Back in reality, of course, this is very bad news for Wayne Williams at what could be the worst possible moment. This is such a stupid and unnecessary mistake to make, however, that it’s very hard to be sympathetic. Where Gessler at least had a case to make that he was on some official business during the travel he was busted by the IEC for, nobody is going to give Williams a pass for buying $700 boots and a $500 hat with taxpayer dollars under any circumstances. Not the IEC, and definitely not any voter who hears about this.

$700 is a lot for boots, but they could end up costing Wayne Williams far more in the end.

18 Community Comments, Facebook Comments

  1. bullshit!bullshit! says:

    Damn Wayne that was just stupid. And who the hell needs a $500 cowboy hat? I can't believe any hat costs that much.

  2. It might not be all hat, but it's certainly a lot of hat.

  3. JohnInDenverJohnInDenver says:

    Don't we pay people to give mandatory ethics classes to state employees? Do they take attendance?

    As Secretary of State, perhaps Williams needed the hat and boots to equip himself to round up voters?  Maybe they are simply office "investments." He'll sign the brim and an inside flap of the boot, and auction them off?

    Isn't Williams making enough from his side gig as an attorney or from being hired to lecture about Secretary of State stuff to buy his own boots?

     

  4. The realistThe realist says:

    Just one question – when he leaves them behind, will they fit Jena Griswold?!!

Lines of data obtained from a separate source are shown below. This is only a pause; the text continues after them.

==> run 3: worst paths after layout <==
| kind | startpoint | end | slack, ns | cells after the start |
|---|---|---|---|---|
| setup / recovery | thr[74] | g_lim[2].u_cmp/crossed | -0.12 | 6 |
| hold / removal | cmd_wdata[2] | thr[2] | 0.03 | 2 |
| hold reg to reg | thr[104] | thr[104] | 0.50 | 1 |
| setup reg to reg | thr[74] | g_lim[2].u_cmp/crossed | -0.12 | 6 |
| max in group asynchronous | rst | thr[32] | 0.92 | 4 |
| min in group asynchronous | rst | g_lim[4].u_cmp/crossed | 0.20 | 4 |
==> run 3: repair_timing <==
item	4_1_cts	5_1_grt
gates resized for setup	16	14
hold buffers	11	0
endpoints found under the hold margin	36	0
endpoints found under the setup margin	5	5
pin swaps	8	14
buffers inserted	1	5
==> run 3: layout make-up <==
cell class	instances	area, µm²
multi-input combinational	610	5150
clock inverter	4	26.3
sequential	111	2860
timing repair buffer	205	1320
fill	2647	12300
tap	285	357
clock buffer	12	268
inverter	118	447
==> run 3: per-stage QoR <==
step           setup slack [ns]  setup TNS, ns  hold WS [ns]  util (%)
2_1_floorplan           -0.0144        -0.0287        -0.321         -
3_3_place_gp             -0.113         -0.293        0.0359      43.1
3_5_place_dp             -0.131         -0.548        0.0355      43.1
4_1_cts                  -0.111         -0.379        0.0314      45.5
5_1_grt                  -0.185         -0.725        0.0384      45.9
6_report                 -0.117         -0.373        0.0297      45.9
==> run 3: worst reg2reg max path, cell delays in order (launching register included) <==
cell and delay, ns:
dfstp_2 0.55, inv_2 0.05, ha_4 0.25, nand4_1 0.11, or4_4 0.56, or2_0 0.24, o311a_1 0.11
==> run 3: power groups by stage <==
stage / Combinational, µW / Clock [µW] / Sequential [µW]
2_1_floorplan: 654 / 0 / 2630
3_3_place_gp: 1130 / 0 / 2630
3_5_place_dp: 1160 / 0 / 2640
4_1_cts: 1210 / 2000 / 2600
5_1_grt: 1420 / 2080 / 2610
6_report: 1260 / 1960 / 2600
[src/design/edge_detect.sv]
// Rising and falling detector on a synchronised level.
// Assumes the level is already in the pclk domain.
`timescale 1ns/10ps
module edge_detect
	import comparator_pkg::*;
(
	// Clock and reset
	input wire logic pclk,
	input wire logic presetn,
	// Level and edges
	input wire logic level,
	output logic rise,
	output logic fall
);

	logic prev_r;

	// ----------------------------------------
	// Value one clock earlier
	// ----------------------------------------
	always_ff @(posedge pclk or negedge presetn)
	begin
		if (!presetn)
			prev_r <= 1'b0;
		else
			prev_r <= level;
	end

	assign rise = level && !prev_r;
	assign fall = !level && prev_r;

endmodule

[src/design/comparator_ctrl.sv]
// Digital control around the on-chip analog comparator: input selection,
// result synchronisation, event detection, flag and interrupt, capture route,
// pin input disable, and an APB register slave.
// Assumes analog levels arrive as unsigned codes and converter state is on pclk.
//
// Overview of operation
// - Raw result is high when selected positive level exceeds selected negative level.
// - Negative side uses converter channel 0..7 when mux enabled and converter off.
// - Bandgap select replaces the positive pin by the fixed reference.
// - Readable result bit is the raw result after a two-flop synchroniser.
// - Mode 00 toggle, 01 reserved, 10 falling edge, 11 rising edge.
// - A matching result event sets the event flag, bit 4.
// - Flag clears on vector acknowledge or on writing one to it.
// - Interrupt request while flag, enable bit 3 and global enable are set.
// - Capture route bit 2 passes the result to timer capture front end.
// - Power-off bit 7 switches the comparator off at any time.
// - Each pin disable bit turns off its input buffer, pin reads zero.
//
// The APB interface to the registers was left to the implementer.
`timescale 1ns/10ps
module comparator_ctrl
	import comparator_pkg::*;
#(
	parameter logic [LEVEL_W-1:0] BANDGAP_LEVEL = 10'h1c2
)
(
	// Clock and reset
	input wire logic pclk,
	input wire logic presetn,
	// APB slave
	input wire apb_req_t apb_req,
	output apb_rsp_t apb_rsp,
	// Analog levels as codes
	input wire logic [LEVEL_W-1:0] positive_input_pin,
	input wire logic [LEVEL_W-1:0] negative_input_pin,
	input wire logic [CHAN_N-1:0][LEVEL_W-1:0] converter_input_pins,
	// Converter state
	input wire logic converter_enable,
	input wire logic [CHAN_W-1:0] converter_channel_select,
	// Core interrupt handshake
	input wire logic global_irq_enable,
	input wire logic irq_vector_taken,
	// Digital pin levels
	input wire logic [1:0] pin_digital_in,
	// Outputs to the device
	output logic comparator_result_raw,
	output logic comparator_powered,
	output logic capture_trigger,
	output logic comparator_irq_req,
	output logic irq,
	output logic [1:0] pin_read,
	output logic [1:0] pin_buffer_enable
);

	// ----------------------------------------
	// State
	// ----------------------------------------
	typedef struct packed
	{
		apb_state_t apb_state;
		apb_rsp_t rsp;
		logic power_off;
		logic bandgap_select;
		logic event_flag;
		logic irq_enable;
		logic capture_route;
		logic [1:0] event_mode;
		logic mux_enable;
		logic [1:0] pin_off;
		logic event_status;
		logic event_mask;
		logic irq;
		logic cmp_irq;
		logic capture;
		logic raw;
		logic [1:0] pin_read;
		logic [1:0] buf_en;
		logic powered;
	} state_t;

	state_t st_r;
	state_t st_nxt;

	// ----------------------------------------
	// Analog input selection
	// ----------------------------------------
	logic [LEVEL_W-1:0] pos_level;
	logic [LEVEL_W-1:0] neg_level;
	logic use_conv_mux;
	logic cmp_raw;

	always_comb
	begin
		use_conv_mux = st_r.mux_enable && !converter_enable;
		pos_level = st_r.bandgap_select ? BANDGAP_LEVEL : positive_input_pin;
		neg_level = use_conv_mux ? converter_input_pins[converter_channel_select] : negative_input_pin;
		cmp_raw = !st_r.power_off && (pos_level > neg_level);
	end

	// ----------------------------------------
	// Synchronisers and edge detection
	// ----------------------------------------
	logic result_sync;
	logic [1:0] pin_sync;
	logic res_rise;
	logic res_fall;

	level_sync #(.WIDTH(1)) u_result_sync
	(
		.pclk(pclk),
		.presetn(presetn),
		.async_in(cmp_raw),
		.sync_out(result_sync)
	);

	level_sync #(.WIDTH(2)) u_pin_sync
	(
		.pclk(pclk),
		.presetn(presetn),
		.async_in(pin_digital_in),
		.sync_out(pin_sync)
	);

	edge_detect u_edge
	(
		.pclk(pclk),
		.presetn(presetn),
		.level(result_sync),
		.rise(res_rise),
		.fall(res_fall)
	);

	// ----------------------------------------
	// Event selection
	// ----------------------------------------
	logic event_hit;

	always_comb
	begin
		case (event_mode_t'(st_r.event_mode))
			MODE_TOGGLE: event_hit = res_rise || res_fall;
			MODE_FALL: event_hit = res_fall;
			MODE_RISE: event_hit = res_rise;
			default: event_hit = 1'b0;
		endcase
	end

	// ----------------------------------------
	// Register decode
	// ----------------------------------------
	logic access_start;
	logic access_done;
	logic wr_done;
	logic rd_done;
	logic addr_hit;
	logic [DATA_W-1:0] rd_value;
	logic [7:0] ctrl_view;

	always_comb
	begin
		access_start = apb_req.psel && apb_req.penable && (st_r.apb_state == APB_IDLE);
		access_done = apb_req.psel && apb_req.penable && (st_r.apb_state == APB_RESP);
		wr_done = access_done && apb_req.pwrite;
		rd_done = access_done && !apb_req.pwrite;
		ctrl_view = {st_r.power_off, st_r.bandgap_select, result_sync, st_r.event_flag,
			st_r.irq_enable, st_r.capture_route, st_r.event_mode};
		addr_hit = 1'b1;
		rd_value = RDATA_RESET;
		case (apb_req.paddr)
			CTRL_STATUS_OFS: rd_value[7:0] = ctrl_view;
			CONV_CTRL_B_OFS: rd_value[MUX_EN_BIT] = st_r.mux_enable;
			PIN_DISABLE_OFS: rd_value[1:0] = st_r.pin_off;
			IRQ_STATUS_OFS: rd_value[EVENT_STAT_BIT] = st_r.event_status;
			IRQ_MASK_OFS: rd_value[EVENT_STAT_BIT] = st_r.event_mask;
			default: addr_hit = 1'b0;
		endcase
	end

	// ----------------------------------------
	// Next state
	// ----------------------------------------
	logic flag_clear;
	logic status_clear;

	always_comb
	begin
		st_nxt = st_r;
		flag_clear = irq_vector_taken;
		// Clear only what the read reported, so a later event is kept
		status_clear = rd_done && (apb_req.paddr == IRQ_STATUS_OFS) && st_r.rsp.prdata[EVENT_STAT_BIT];

		// Bus handshake: one wait cycle, answer registered
		case (st_r.apb_state)
			APB_IDLE:
			begin
				if (access_start)
				begin
					st_nxt.apb_state = APB_RESP;
					st_nxt.rsp.pready = 1'b1;
					st_nxt.rsp.pslverr = !addr_hit;
					st_nxt.rsp.prdata = apb_req.pwrite ? RDATA_RESET : rd_value;
				end
			end
			APB_RESP:
			begin
				st_nxt.apb_state = APB_IDLE;
				st_nxt.rsp.pready = 1'b0;
				st_nxt.rsp.pslverr = 1'b0;
			end
			default:
			begin
				st_nxt.apb_state = APB_IDLE;
				st_nxt.rsp.pready = 1'b0;
				st_nxt.rsp.pslverr = 1'b0;
			end
		endcase

		// Register writes take effect on the completing edge
		if (wr_done)
		begin
			case (apb_req.paddr)
				CTRL_STATUS_OFS:
				begin
					st_nxt.power_off = apb_req.pwdata[POWER_OFF_BIT];
					st_nxt.bandgap_select = apb_req.pwdata[BANDGAP_BIT];
					st_nxt.irq_enable = apb_req.pwdata[IRQ_EN_BIT];
					st_nxt.capture_route = apb_req.pwdata[CAPTURE_BIT];
					st_nxt.event_mode = apb_req.pwdata[MODE_LSB +: 2];
					flag_clear = flag_clear || apb_req.pwdata[FLAG_BIT];
				end
				CONV_CTRL_B_OFS: st_nxt.mux_enable = apb_req.pwdata[MUX_EN_BIT];
				PIN_DISABLE_OFS: st_nxt.pin_off = apb_req.pwdata[1:0];
				IRQ_MASK_OFS: st_nxt.event_mask = apb_req.pwdata[EVENT_STAT_BIT];
				default: st_nxt.mux_enable = st_r.mux_enable;
			endcase
		end

		// Set wins over clear
		st_nxt.event_flag = event_hit || (st_r.event_flag && !flag_clear);
		st_nxt.event_status = event_hit || (st_r.event_status && !status_clear);

		// Registered outputs
		st_nxt.cmp_irq = st_nxt.event_flag && st_nxt.irq_enable && global_irq_enable;
		st_nxt.irq = st_nxt.event_status && st_nxt.event_mask;
		st_nxt.capture = st_r.capture_route && result_sync;
		st_nxt.raw = cmp_raw;
		st_nxt.pin_read = pin_sync & ~st_r.pin_off;
		st_nxt.buf_en = ~st_r.pin_off;
		st_nxt.powered = !st_nxt.power_off;
	end

	// ----------------------------------------
	// State register
	// ----------------------------------------
	always_ff @(posedge pclk or negedge presetn)
	begin
		if (!presetn)
		begin
			st_r.apb_state <= APB_IDLE;
			st_r.rsp.pready <= 1'b0;
			st_r.rsp.pslverr <= 1'b0;
			st_r.rsp.prdata <= RDATA_RESET;
			st_r.power_off <= 1'b0;
			st_r.bandgap_select <= 1'b0;
			st_r.event_flag <= 1'b0;
			st_r.irq_enable <= 1'b0;
			st_r.capture_route <= 1'b0;
			st_r.event_mode <= MODE_RESET;
			st_r.mux_enable <= 1'b0;
			st_r.pin_off <= PIN_OFF_RESET;
			st_r.event_status <= IRQ_BIT_RESET;
			st_r.event_mask <= IRQ_BIT_RESET;
			st_r.irq <= 1'b0;
			st_r.cmp_irq <= 1'b0;
			st_r.capture <= 1'b0;
			st_r.raw <= 1'b0;
			st_r.pin_read <= 2'h0;
			st_r.buf_en <= 2'h3;
			st_r.powered <= 1'b1;
		end
		else
		begin
			st_r <= st_nxt;
		end
	end

	// ----------------------------------------
	// Outputs
	// ----------------------------------------
	assign apb_rsp = st_r.rsp;
	assign comparator_result_raw = st_r.raw;
	assign comparator_powered = st_r.powered;
	assign capture_trigger = st_r.capture;
	assign comparator_irq_req = st_r.cmp_irq;
	assign irq = st_r.irq;
	assign pin_read = st_r.pin_read;
	assign pin_buffer_enable = st_r.buf_en;
endmodule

  5. mamajama55mamajama55 says:

    In fairness to Williams, he does have a really big head and big feet, and probably needs custom garments. Which he should pay for with his own big bank account, since he supplements his  Sec State work with private legal consulting.

    Now when I look at the rest of the crowd in those cheesy fake-cowboy shirts and hats at the Denver Rustlers event, I wonder who else paid for them out of pocket, and who charged the taxpayer. John Hickenlooper? Michael Hancock? Cynthia Coffman? Jared Polis? Phil Weiser? Walker Stapleton?

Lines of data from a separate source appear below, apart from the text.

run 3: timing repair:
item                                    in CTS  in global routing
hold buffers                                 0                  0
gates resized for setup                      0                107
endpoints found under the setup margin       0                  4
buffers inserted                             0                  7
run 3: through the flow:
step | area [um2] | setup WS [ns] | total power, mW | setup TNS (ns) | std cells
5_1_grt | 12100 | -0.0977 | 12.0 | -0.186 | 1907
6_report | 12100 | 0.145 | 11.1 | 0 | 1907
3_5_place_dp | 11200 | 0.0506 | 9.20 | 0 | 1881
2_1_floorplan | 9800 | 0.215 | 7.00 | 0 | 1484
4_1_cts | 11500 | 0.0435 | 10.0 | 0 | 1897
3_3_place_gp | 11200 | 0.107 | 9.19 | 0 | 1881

    There are pictures of all of the above in the Rustlers archives. Many of them appear to be wearing the same generic perforated straw cowboy hat, which says that the event actually provides hats. Wayno and Staplegun have nice, expensive hats.

  6. notaskinnycooknotaskinnycook says:

    Looks like the event planners sprang for the shirts, too. What are those critters embroidered on them?

    • mamajama55mamajama55 says:

      I'm thinking a Dr. Seuss critter. Possibly a lorax. (He speaks for the trees).

      It's not a bad organization – the Rustlers event fundraises for scholarships for farm kids who raise animals. I have students who would benefit from it.

      But somehow the Rustlers event got to be de rigeur for politicians of all stripes to show that they are "in touch with rural issues".  It's where Ken Buck goes when he wants to get a little bullshit on his $800 boots.

  7. allyncooper says:

    These boots are made for walkin…….

  8. ModeratusModeratus says:

    Not the smartest choice optically, but the funds are discretionary. Would he have gone to these events if he wasn't Secretary of State? If not, the spending was proper.

    • JohnInDenverJohnInDenver says:

      Really? You are an ethics maven, too?

      As Secretary of State, he needs to go to the office every now and then, too. Would it be ethical for him to use the official discretionary fund pay for a suit and shiny shoes?

      What makes you think the Rustlers outing to the State Fair is a duty of the Secretary of State?

      When the organizers of the Rustlers provide a shirt and a hat, why does Wayne Williams need to pop for another $475 hat?